The entire model is trained using two loss functions. The first one is the reconstruction L2 loss between the original data and the inpainted result. If we stuck to using only the reconstruction loss, the results would be blurry and very easily discarded as fake. This is likely caused by the network approximating an average patch of all the possibilities for a plausible inpainting result, instead of picking a concrete sample. This issue is alleviated by the use of the aforementioned adversarial discriminator, which learns to identify features that are specific only to generated patches. Through the discriminator’s opinion, the generator is pushed to produce sharper results instead of uncertain averages. The adversarial loss is joined with reconstruction loss and both are weighed with the respective coefficients.

The overall loss, lambdas are the coefficients for tuning the influence of each of the losses. The adversarial loss is analogous to the loss presented in [3].

Verification of the results, follow-up work

The results of a simplified implementation of Context Encoder (CE), done for the purposes of my bachelor thesis [5].

Once the model is trained, the results are very promising. I implemented the model as a part of my bachelor thesis [5], during which I gained a lot of valuable insights, as it was a significant shift from my previous programming experience. The model I implemented was partly simplified, which might have had its effect on the sharpness of the results.

Nevertheless, it is very obvious that the Context Encoder provided a basic architectural design, which inspired many other works. The Context Encoder is often used as a baseline for comparison of the quality of other models for the image inpainting task. These more recent works further improved the consistency, image quality, and user-guided influence on the results. For demonstration, I picked one follow-up work [6] to demonstrate the quality and features, which can be achieved using a similar framework.

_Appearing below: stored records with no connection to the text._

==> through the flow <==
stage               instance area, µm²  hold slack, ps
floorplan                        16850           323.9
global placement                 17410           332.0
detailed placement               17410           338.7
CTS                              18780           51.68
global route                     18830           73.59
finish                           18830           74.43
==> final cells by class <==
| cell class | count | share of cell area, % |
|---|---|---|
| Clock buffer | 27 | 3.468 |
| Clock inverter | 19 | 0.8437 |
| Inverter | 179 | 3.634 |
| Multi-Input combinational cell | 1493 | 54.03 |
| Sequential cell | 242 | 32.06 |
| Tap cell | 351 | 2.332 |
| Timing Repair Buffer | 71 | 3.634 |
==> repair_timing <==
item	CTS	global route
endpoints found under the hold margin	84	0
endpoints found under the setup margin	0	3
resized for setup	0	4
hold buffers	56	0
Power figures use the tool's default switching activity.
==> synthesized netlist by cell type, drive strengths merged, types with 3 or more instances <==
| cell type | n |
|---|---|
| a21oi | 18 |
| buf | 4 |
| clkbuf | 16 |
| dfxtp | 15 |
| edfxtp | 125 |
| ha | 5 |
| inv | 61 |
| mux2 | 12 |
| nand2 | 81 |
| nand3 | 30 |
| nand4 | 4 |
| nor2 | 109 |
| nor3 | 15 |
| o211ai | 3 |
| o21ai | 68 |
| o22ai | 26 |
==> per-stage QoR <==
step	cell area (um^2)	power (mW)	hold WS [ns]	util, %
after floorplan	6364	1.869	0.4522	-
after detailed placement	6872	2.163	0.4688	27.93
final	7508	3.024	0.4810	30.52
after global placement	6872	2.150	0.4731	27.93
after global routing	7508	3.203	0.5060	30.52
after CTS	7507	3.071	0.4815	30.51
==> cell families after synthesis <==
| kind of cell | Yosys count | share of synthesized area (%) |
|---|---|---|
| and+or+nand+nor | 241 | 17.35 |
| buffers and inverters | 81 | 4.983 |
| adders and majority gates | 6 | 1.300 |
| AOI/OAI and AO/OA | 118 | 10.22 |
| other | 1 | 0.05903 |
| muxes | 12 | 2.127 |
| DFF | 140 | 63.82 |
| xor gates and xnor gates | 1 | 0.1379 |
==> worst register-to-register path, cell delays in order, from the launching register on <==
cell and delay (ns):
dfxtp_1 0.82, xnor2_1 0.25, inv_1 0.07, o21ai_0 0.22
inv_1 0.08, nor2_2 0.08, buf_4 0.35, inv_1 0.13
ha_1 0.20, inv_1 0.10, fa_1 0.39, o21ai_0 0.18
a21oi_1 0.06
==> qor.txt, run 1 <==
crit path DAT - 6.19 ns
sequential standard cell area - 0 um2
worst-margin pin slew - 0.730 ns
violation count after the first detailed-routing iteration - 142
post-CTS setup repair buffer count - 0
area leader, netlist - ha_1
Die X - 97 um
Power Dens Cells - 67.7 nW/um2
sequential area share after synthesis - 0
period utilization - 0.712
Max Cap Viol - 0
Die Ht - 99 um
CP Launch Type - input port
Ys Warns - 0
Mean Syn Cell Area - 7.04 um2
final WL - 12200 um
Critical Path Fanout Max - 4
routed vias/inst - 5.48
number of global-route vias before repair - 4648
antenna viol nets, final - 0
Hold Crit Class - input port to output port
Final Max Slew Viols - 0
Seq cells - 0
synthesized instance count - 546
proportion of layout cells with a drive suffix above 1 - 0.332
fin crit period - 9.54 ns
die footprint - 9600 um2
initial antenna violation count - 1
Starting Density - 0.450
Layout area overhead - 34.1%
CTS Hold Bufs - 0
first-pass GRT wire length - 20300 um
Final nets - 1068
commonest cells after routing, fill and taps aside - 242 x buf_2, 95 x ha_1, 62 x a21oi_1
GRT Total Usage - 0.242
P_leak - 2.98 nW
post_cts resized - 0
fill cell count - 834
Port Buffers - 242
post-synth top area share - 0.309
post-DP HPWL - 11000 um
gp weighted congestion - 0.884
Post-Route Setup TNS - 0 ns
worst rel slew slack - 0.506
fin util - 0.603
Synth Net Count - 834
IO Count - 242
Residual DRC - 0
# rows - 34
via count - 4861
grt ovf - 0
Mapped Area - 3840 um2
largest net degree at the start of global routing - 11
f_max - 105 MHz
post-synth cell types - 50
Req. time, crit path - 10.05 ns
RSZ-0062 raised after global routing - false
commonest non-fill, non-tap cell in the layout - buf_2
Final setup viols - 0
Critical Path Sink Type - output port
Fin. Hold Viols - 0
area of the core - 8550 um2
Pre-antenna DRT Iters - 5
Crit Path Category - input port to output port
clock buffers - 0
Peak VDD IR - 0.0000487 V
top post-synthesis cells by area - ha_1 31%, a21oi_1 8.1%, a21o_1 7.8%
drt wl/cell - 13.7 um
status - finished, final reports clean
`config.mk`:
```
export PLATFORM = sky130hd
export DESIGN_NAME = aesdec_cell
export DESIGN_NICKNAME = d
export VERILOG_FILES = /design/src/rtl/aesdec_pkg.sv /design/src/rtl/aesdec_cell.sv
export SDC_FILE = /design/constraint.sdc
export NUM_CORES = 1
export LEC_CHECK = 0
export ABC_AREA = 1
export BUFFER_PORTS_ARGS = -buffer_cell sky130_fd_sc_hd__buf_4
export CAP_MARGIN = 10
export CORE_ASPECT_RATIO = 1.75
export CORE_MARGIN = 5
export CORE_UTILIZATION = 38
export CTS_CLUSTER_SIZE = 25
export DETAILED_ROUTE_END_ITERATION = 8
export PLACE_DENSITY = 0.63
export SLEW_MARGIN = 10
export SYNTH_ARGS = -nofsm -noshare
export SYNTH_HDL_FRONTEND = slang
export SYNTH_SLANG_ARGS = --single-unit
```
`constraint.sdc`:
```
create_clock -name clk -period 5.1 [get_ports clk]
set_input_delay 0.255 -clock clk [delete_from_list [all_inputs] [get_ports clk]]
set_output_delay 0.255 -clock clk [all_outputs]
set_load 0.005 [all_outputs]
```
File: src/rtl/time_slice_process_scheduler_unit_macros.svh
// ------------------------------------------------------------------
// time_slice_process_scheduler_unit_macros
// assertion macros for the scheduler
// ------------------------------------------------------------------
`ifndef TIME_SLICE_PROCESS_SCHEDULER_UNIT_MACROS_SVH
`define TIME_SLICE_PROCESS_SCHEDULER_UNIT_MACROS_SVH
// implication checked at every clock edge outside reset
`define TSPS_ASSERT_IMPL(label, clk, rst, ante, cons) \
   label: assert property (@(posedge clk) disable iff (rst) (ante) |-> (cons)) \
      else $error("assertion failed");
// implication whose consequent is checked in the cycle after the antecedent
`define TSPS_ASSERT_NEXT(label, clk, rst, ante, cons) \
   label: assert property (@(posedge clk) disable iff (rst) (ante) |=> (cons)) \
      else $error("assertion failed");
`endif

File: src/rtl/tsps_pkg.sv
`timescale 1ns / 1ps
`default_nettype none
// ------------------------------------------------------------------
// tsps_pkg
// shared types and constants of the time-slice scheduler
// ------------------------------------------------------------------
package tsps_pkg;
   localparam int MAX_PROCS_DEF = 16;
   localparam int TICK_W = 64;
   localparam logic [15:0] BUDGET_RESET = 16'd100;

   typedef enum logic [1:0] {
      REQ_SPAWN = 2'd0, REQ_KILL = 2'd1, REQ_PICK = 2'd2, REQ_RETIRE = 2'd3
   } req_code_type;

   typedef enum logic [1:0] {
      ST_READY = 2'd0, ST_RUNNING = 2'd1, ST_BLOCKED = 2'd2, ST_DEAD = 2'd3
   } slot_state_type;

   typedef enum logic [1:0] {
      RSP_OK = 2'd0, RSP_REFUSED = 2'd1, RSP_IDLE = 2'd2, RSP_FFWD = 2'd3
   } rsp_code_type;

   typedef enum logic [3:0] {
      FSM_IDLE, FSM_KILL_RD, FSM_RET_RD, FSM_SCAN, FSM_MIN, FSM_WAKE_RD,
      FSM_WAKE, FSM_RESP
   } fsm_type;
endpackage
`default_nettype wire

File: src/rtl/tsps_if.sv
`timescale 1ns / 1ps
`default_nettype none
// ------------------------------------------------------------------
// tsps_req_if / tsps_rsp_if / tsps_csr_if
// valid-ready channels of the scheduler
// ------------------------------------------------------------------
interface tsps_req_if;
   logic        valid;
   logic        ready;
   logic [1:0]  req_type;
   logic [4:0]  target_pid;
   logic [7:0]  step_cost;
   logic        did_halt;
   logic        did_fault;
   logic        sleep_request;
   logic [31:0] sleep_ticks;
   modport source (output valid, req_type, target_pid, step_cost, did_halt, did_fault,
                   sleep_request, sleep_ticks, input ready);
   modport sink (input valid, req_type, target_pid, step_cost, did_halt, did_fault,
                 sleep_request, sleep_ticks, output ready);
endinterface

interface tsps_rsp_if;
   logic        valid;
   logic        ready;
   logic [1:0]  status;
   logic [4:0]  chosen_pid;
   logic [63:0] tick_now;
   modport source (output valid, status, chosen_pid, tick_now, input ready);
   modport sink (input valid, status, chosen_pid, tick_now, output ready);
endinterface

interface tsps_csr_if;
   logic        valid;
   logic        ready;
   logic [15:0] data;
   modport source (output valid, data, input ready);
   modport sink (input valid, data, output ready);
endinterface
`default_nettype wire

File: src/rtl/time_slice_process_scheduler_unit.sv
`timescale 1ns / 1ps
`default_nettype none
// ------------------------------------------------------------------
// time_slice_process_scheduler_unit
// round-robin time-slice scheduler over a memory of process slots
// ------------------------------------------------------------------
// One transaction in, one transaction out. Spawn needs no memory read; kill and
// retire do one memory read, then the update. Pick walks the slot memory
// one entry per cycle from the current slot until it finds a runnable slot;
// with none, a second walk finds the earliest wake tick and a third readies
// due slots. The single read port of the slot memory sets this pace.
// A finished response waits in an output register; the next request is
// taken once it has been handed off.
`include "time_slice_process_scheduler_unit_macros.svh"
module time_slice_process_scheduler_unit #(
   parameter int MAX_PROCS = tsps_pkg::MAX_PROCS_DEF
) (
   input wire logic   clock,
   input wire logic   reset,
   tsps_req_if.sink   req,
   tsps_rsp_if.source rsp,
   tsps_csr_if.sink   csr
);
   localparam int IW = (MAX_PROCS > 1) ? $clog2(MAX_PROCS) : 1;
   localparam int CW = $clog2(MAX_PROCS + 1);
   localparam int TW = tsps_pkg::TICK_W;

   // slot memory: state and wake tick, one read and one write port
   logic [1:0]    st_mem [MAX_PROCS];
   logic [TW-1:0] wk_mem [MAX_PROCS];
   logic [IW-1:0] rd_addr;
   logic          rd_en;
   logic [1:0]    rd_st_ff;
   logic [TW-1:0] rd_wk_ff;
   logic          wr_en, wr_wk;
   logic [IW-1:0] wr_addr;
   logic [1:0]    wr_st;
   logic [TW-1:0] wr_wk_data;

   always_ff @(posedge clock) begin
      if (rd_en) begin
         rd_st_ff <= st_mem[rd_addr];
         rd_wk_ff <= wk_mem[rd_addr];
      end
      if (wr_en) begin
         st_mem[wr_addr] <= wr_st;
         if (wr_wk) wk_mem[wr_addr] <= wr_wk_data;
      end
   end

   tsps_pkg::fsm_type fsm_ff, fsm_in;
   logic [CW-1:0] count_ff, count_in;
   logic [IW-1:0] cur_ff, cur_in;
   logic [16:0]   used_ff, used_in;
   logic [TW-1:0] tick_ff, tick_in;
   logic [15:0]   budget_ff;
   // request capture
   logic [4:0]    rq_pid_ff;
   logic [7:0]    rq_cost_ff;
   logic          rq_end_ff, rq_sleep_ff;
   logic [31:0]   rq_ticks_ff;
   // walk state
   logic [IW-1:0] idx_ff, idx_in;   // slot being read
   logic [CW-1:0] left_ff, left_in; // reads still to check
   logic          found_ff, found_in;
   logic [TW-1:0] early_ff, early_in;
   // response
   logic          rv_ff, rv_in;
   logic [1:0]    rs_ff, rs_in;
   logic [4:0]    rp_ff, rp_in;

   logic          req_take;
   logic [8:0]    cost;
   logic [16:0]   used_sum;
   logic [IW-1:0] idx_next, slot_wrap;

   assign req.ready = (fsm_ff == tsps_pkg::FSM_IDLE) && !rv_ff;
   assign req_take  = req.valid && req.ready;
   assign csr.ready = 1'b1;
   assign rsp.valid = rv_ff;
   assign rsp.status = rs_ff;
   assign rsp.chosen_pid = rp_ff;
   assign rsp.tick_now = tick_ff;

   assign cost = (rq_cost_ff == 8'd0) ? 9'd1 : {1'b0, rq_cost_ff};
   assign used_sum = used_ff + {8'd0, cost};

   // next slot in the active ring of count_ff entries
   always_comb begin
      if ({1'b0, idx_ff} + 1'b1 >= (IW+1)'(count_ff)) idx_next = '0;
      else idx_next = idx_ff + 1'b1;
      if ({1'b0, cur_ff} + 1'b1 >= (IW+1)'(count_ff)) slot_wrap = '0;
      else slot_wrap = cur_ff + 1'b1;
   end

   always_ff @(posedge clock) begin
      if (reset) begin
         fsm_ff <= tsps_pkg::FSM_IDLE;
         count_ff <= '0;
         cur_ff <= '0;
         used_ff <= '0;
         tick_ff <= '0;
         budget_ff <= tsps_pkg::BUDGET_RESET;
         rv_ff <= 1'b0;
      end else begin
         fsm_ff <= fsm_in;
         count_ff <= count_in;
         cur_ff <= cur_in;
         used_ff <= used_in;
         tick_ff <= tick_in;
         rv_ff <= rv_in;
         if (csr.valid) budget_ff <= csr.data;
      end
   end

   always_ff @(posedge clock) begin
      idx_ff <= idx_in;
      left_ff <= left_in;
      found_ff <= found_in;
      early_ff <= early_in;
      rs_ff <= rs_in;
      rp_ff <= rp_in;
      if (req_take) begin
         rq_pid_ff <= req.target_pid;
         rq_cost_ff <= req.step_cost;
         rq_end_ff <= req.did_halt | req.did_fault;
         rq_sleep_ff <= req.sleep_request;
         rq_ticks_ff <= req.sleep_ticks;
      end
   end

   always_comb begin
      fsm_in = fsm_ff;
      count_in = count_ff; cur_in = cur_ff; used_in = used_ff; tick_in = tick_ff;
      idx_in = idx_ff; left_in = left_ff; found_in = found_ff; early_in = early_ff;
      rv_in = rv_ff; rs_in = rs_ff; rp_in = rp_ff;
      rd_en = 1'b0; rd_addr = idx_ff;
      wr_en = 1'b0; wr_wk = 1'b0; wr_addr = idx_ff; wr_st = tsps_pkg::ST_READY;
      wr_wk_data = '0;
      if (rv_ff && rsp.ready) rv_in = 1'b0;
      case (fsm_ff)
         tsps_pkg::FSM_IDLE: begin
            if (req_take) begin
               case (tsps_pkg::req_code_type'(req.req_type))
                  tsps_pkg::REQ_SPAWN: begin
                     rp_in = '0;
                     rs_in = tsps_pkg::RSP_REFUSED;
                     if (count_ff < CW'(MAX_PROCS)) begin
                        wr_en = 1'b1; wr_wk = 1'b1;
                        wr_addr = count_ff[IW-1:0];
                        count_in = count_ff + 1'b1;
                        rs_in = tsps_pkg::RSP_OK;
                        rp_in = 5'(count_ff + 1'b1);
                     end
                     fsm_in = tsps_pkg::FSM_RESP;
                  end
                  tsps_pkg::REQ_KILL: begin
                     rd_en = 1'b1;
                     rd_addr = IW'(req.target_pid - 5'd1);
                     idx_in = IW'(req.target_pid - 5'd1);
                     fsm_in = tsps_pkg::FSM_KILL_RD;
                  end
                  tsps_pkg::REQ_PICK: begin
                     rs_in = tsps_pkg::RSP_IDLE; rp_in = '0;
                     if (count_ff == '0) begin
                        tick_in = tick_ff + 1'b1;
                        fsm_in = tsps_pkg::FSM_RESP;
                     end else begin
                        rd_en = 1'b1; rd_addr = cur_ff;
                        idx_in = cur_ff; left_in = count_ff;
                        fsm_in = tsps_pkg::FSM_SCAN;
                     end
                  end
                  default: begin
                     rd_en = 1'b1; rd_addr = cur_ff; idx_in = cur_ff;
                     fsm_in = tsps_pkg::FSM_RET_RD;
                  end
               endcase
            end
         end
         tsps_pkg::FSM_KILL_RD: begin
            fsm_in = tsps_pkg::FSM_RESP;
            if (rq_pid_ff == '0 || 32'(rq_pid_ff) > 32'(count_ff)
                || rd_st_ff == tsps_pkg::ST_DEAD) begin
               rs_in = tsps_pkg::RSP_REFUSED; rp_in = '0;
            end else begin
               wr_en = 1'b1; wr_st = tsps_pkg::ST_DEAD;
               rs_in = tsps_pkg::RSP_OK; rp_in = rq_pid_ff;
            end
         end
         tsps_pkg::FSM_RET_RD: begin
            fsm_in = tsps_pkg::FSM_RESP;
            if (count_ff == '0 || rd_st_ff != tsps_pkg::ST_RUNNING) begin
               rs_in = tsps_pkg::RSP_REFUSED; rp_in = '0;
            end else begin
               rs_in = tsps_pkg::RSP_OK; rp_in = 5'({1'b0, cur_ff} + 1'b1);
               wr_en = 1'b1; wr_addr = cur_ff;
               wr_st = tsps_pkg::ST_RUNNING;
               tick_in = tick_ff + {55'd0, cost};
               used_in = used_sum;
               if (rq_sleep_ff) begin
                  wr_st = tsps_pkg::ST_BLOCKED; wr_wk = 1'b1;
                  wr_wk_data = tick_ff + {32'd0, rq_ticks_ff};
               end
               if (rq_end_ff) wr_st = tsps_pkg::ST_DEAD;
               if (rq_end_ff || used_sum >= {1'b0, budget_ff}) begin
                  if (wr_st == tsps_pkg::ST_RUNNING) wr_st = tsps_pkg::ST_READY;
                  cur_in = slot_wrap;
                  used_in = '0;
               end
            end
         end
         tsps_pkg::FSM_SCAN: begin
            // rd data holds slot idx_ff
            if (rd_st_ff == tsps_pkg::ST_READY || rd_st_ff == tsps_pkg::ST_RUNNING) begin
               wr_en = 1'b1; wr_st = tsps_pkg::ST_RUNNING;
               cur_in = idx_ff;
               rs_in = tsps_pkg::RSP_OK; rp_in = 5'({1'b0, idx_ff} + 1'b1);
               fsm_in = tsps_pkg::FSM_RESP;
            end else if (left_ff == CW'(1)) begin
               rd_en = 1'b1; rd_addr = '0; idx_in = '0;
               left_in = count_ff; found_in = 1'b0;
               fsm_in = tsps_pkg::FSM_MIN;
            end else begin
               rd_en = 1'b1; rd_addr = idx_next; idx_in = idx_next;
               left_in = left_ff - 1'b1;
            end
         end
         tsps_pkg::FSM_MIN: begin
            if (rd_st_ff == tsps_pkg::ST_BLOCKED && (!found_ff || rd_wk_ff < early_ff)) begin
               early_in = rd_wk_ff; found_in = 1'b1;
            end
            if (left_ff == CW'(1)) begin
               fsm_in = tsps_pkg::FSM_WAKE_RD;
            end else begin
               rd_en = 1'b1; rd_addr = idx_next; idx_in = idx_next;
               left_in = left_ff - 1'b1;
            end
         end
         tsps_pkg::FSM_WAKE_RD: begin
            if (!found_ff) begin
               tick_in = tick_ff + 1'b1;
               fsm_in = tsps_pkg::FSM_RESP;
            end else begin
               if (early_ff > tick_ff) tick_in = early_ff;
               rs_in = tsps_pkg::RSP_FFWD;
               rd_en = 1'b1; rd_addr = '0; idx_in = '0; left_in = count_ff;
               fsm_in = tsps_pkg::FSM_WAKE;
            end
         end
         tsps_pkg::FSM_WAKE: begin
            if (rd_st_ff == tsps_pkg::ST_BLOCKED && rd_wk_ff <= tick_ff) begin
               wr_en = 1'b1; wr_st = tsps_pkg::ST_READY;
            end
            if (left_ff == CW'(1)) begin
               fsm_in = tsps_pkg::FSM_RESP;
            end else begin
               rd_en = 1'b1; rd_addr = idx_next; idx_in = idx_next;
               left_in = left_ff - 1'b1;
            end
         end
         tsps_pkg::FSM_RESP: begin
            rv_in = 1'b1;
            fsm_in = tsps_pkg::FSM_IDLE;
         end
         default: fsm_in = tsps_pkg::FSM_IDLE;
      endcase
   end

   `TSPS_ASSERT_IMPL(a_ready_only_idle, clock, reset, req.ready, fsm_ff == tsps_pkg::FSM_IDLE)
   `TSPS_ASSERT_IMPL(a_count_range, clock, reset, 1'b1, count_ff <= CW'(MAX_PROCS))
   `TSPS_ASSERT_NEXT(a_take_no_rsp, clock, reset, req_take, !rv_ff)
   `TSPS_ASSERT_IMPL(a_rsp_after_resp, clock, reset, $rose(rv_ff),
                     $past(fsm_ff) == tsps_pkg::FSM_RESP)
endmodule
`default_nettype wire

File: src/flat_wrapper.sv
// flat-port wrapper written by rule: the top's interface ports become plain ports
module time_slice_process_scheduler_unit_flat 
#(
   parameter int MAX_PROCS = tsps_pkg::MAX_PROCS_DEF
)
  (clock, reset, req_valid, req_req_type, req_target_pid, req_step_cost, req_did_halt, req_did_fault, req_sleep_request, req_sleep_ticks, req_ready, rsp_valid, rsp_status, rsp_chosen_pid, rsp_tick_now, rsp_ready, csr_valid, csr_data, csr_ready);
  tsps_req_if req_i ();
  tsps_rsp_if rsp_i ();
  tsps_csr_if csr_i ();
  input wire logic clock;
  input wire logic reset;
  input wire logic [$bits(req_i.valid)-1:0] req_valid;
  input wire logic [$bits(req_i.req_type)-1:0] req_req_type;
  input wire logic [$bits(req_i.target_pid)-1:0] req_target_pid;
  input wire logic [$bits(req_i.step_cost)-1:0] req_step_cost;
  input wire logic [$bits(req_i.did_halt)-1:0] req_did_halt;
  input wire logic [$bits(req_i.did_fault)-1:0] req_did_fault;
  input wire logic [$bits(req_i.sleep_request)-1:0] req_sleep_request;
  input wire logic [$bits(req_i.sleep_ticks)-1:0] req_sleep_ticks;
  output wire logic [$bits(req_i.ready)-1:0] req_ready;
  output wire logic [$bits(rsp_i.valid)-1:0] rsp_valid;
  output wire logic [$bits(rsp_i.status)-1:0] rsp_status;
  output wire logic [$bits(rsp_i.chosen_pid)-1:0] rsp_chosen_pid;
  output wire logic [$bits(rsp_i.tick_now)-1:0] rsp_tick_now;
  input wire logic [$bits(rsp_i.ready)-1:0] rsp_ready;
  input wire logic [$bits(csr_i.valid)-1:0] csr_valid;
  input wire logic [$bits(csr_i.data)-1:0] csr_data;
  output wire logic [$bits(csr_i.ready)-1:0] csr_ready;
  assign req_i.valid = req_valid;
  assign req_i.req_type = req_req_type;
  assign req_i.target_pid = req_target_pid;
  assign req_i.step_cost = req_step_cost;
  assign req_i.did_halt = req_did_halt;
  assign req_i.did_fault = req_did_fault;
  assign req_i.sleep_request = req_sleep_request;
  assign req_i.sleep_ticks = req_sleep_ticks;
  assign req_ready = req_i.ready;
  assign rsp_valid = rsp_i.valid;
  assign rsp_status = rsp_i.status;
  assign rsp_chosen_pid = rsp_i.chosen_pid;
  assign rsp_tick_now = rsp_i.tick_now;
  assign rsp_i.ready = rsp_ready;
  assign csr_i.valid = csr_valid;
  assign csr_i.data = csr_data;
  assign csr_ready = csr_i.ready;
  time_slice_process_scheduler_unit #(.MAX_PROCS(MAX_PROCS)) u_core (.clock(clock), .reset(reset), .req(req_i), .rsp(rsp_i), .csr(csr_i));
endmodule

Results achieved in a follow-up work [6], loosely based on Context Encoder architecture. The authors managed to let the user guide the inpainting process.

Most of the text presented in this article comes from the survey sections collected for my yet unpublished bachelor thesis [5]. In the scope of it, I have reimplemented the Context Encoder model and measured its performance in comparison with other methods.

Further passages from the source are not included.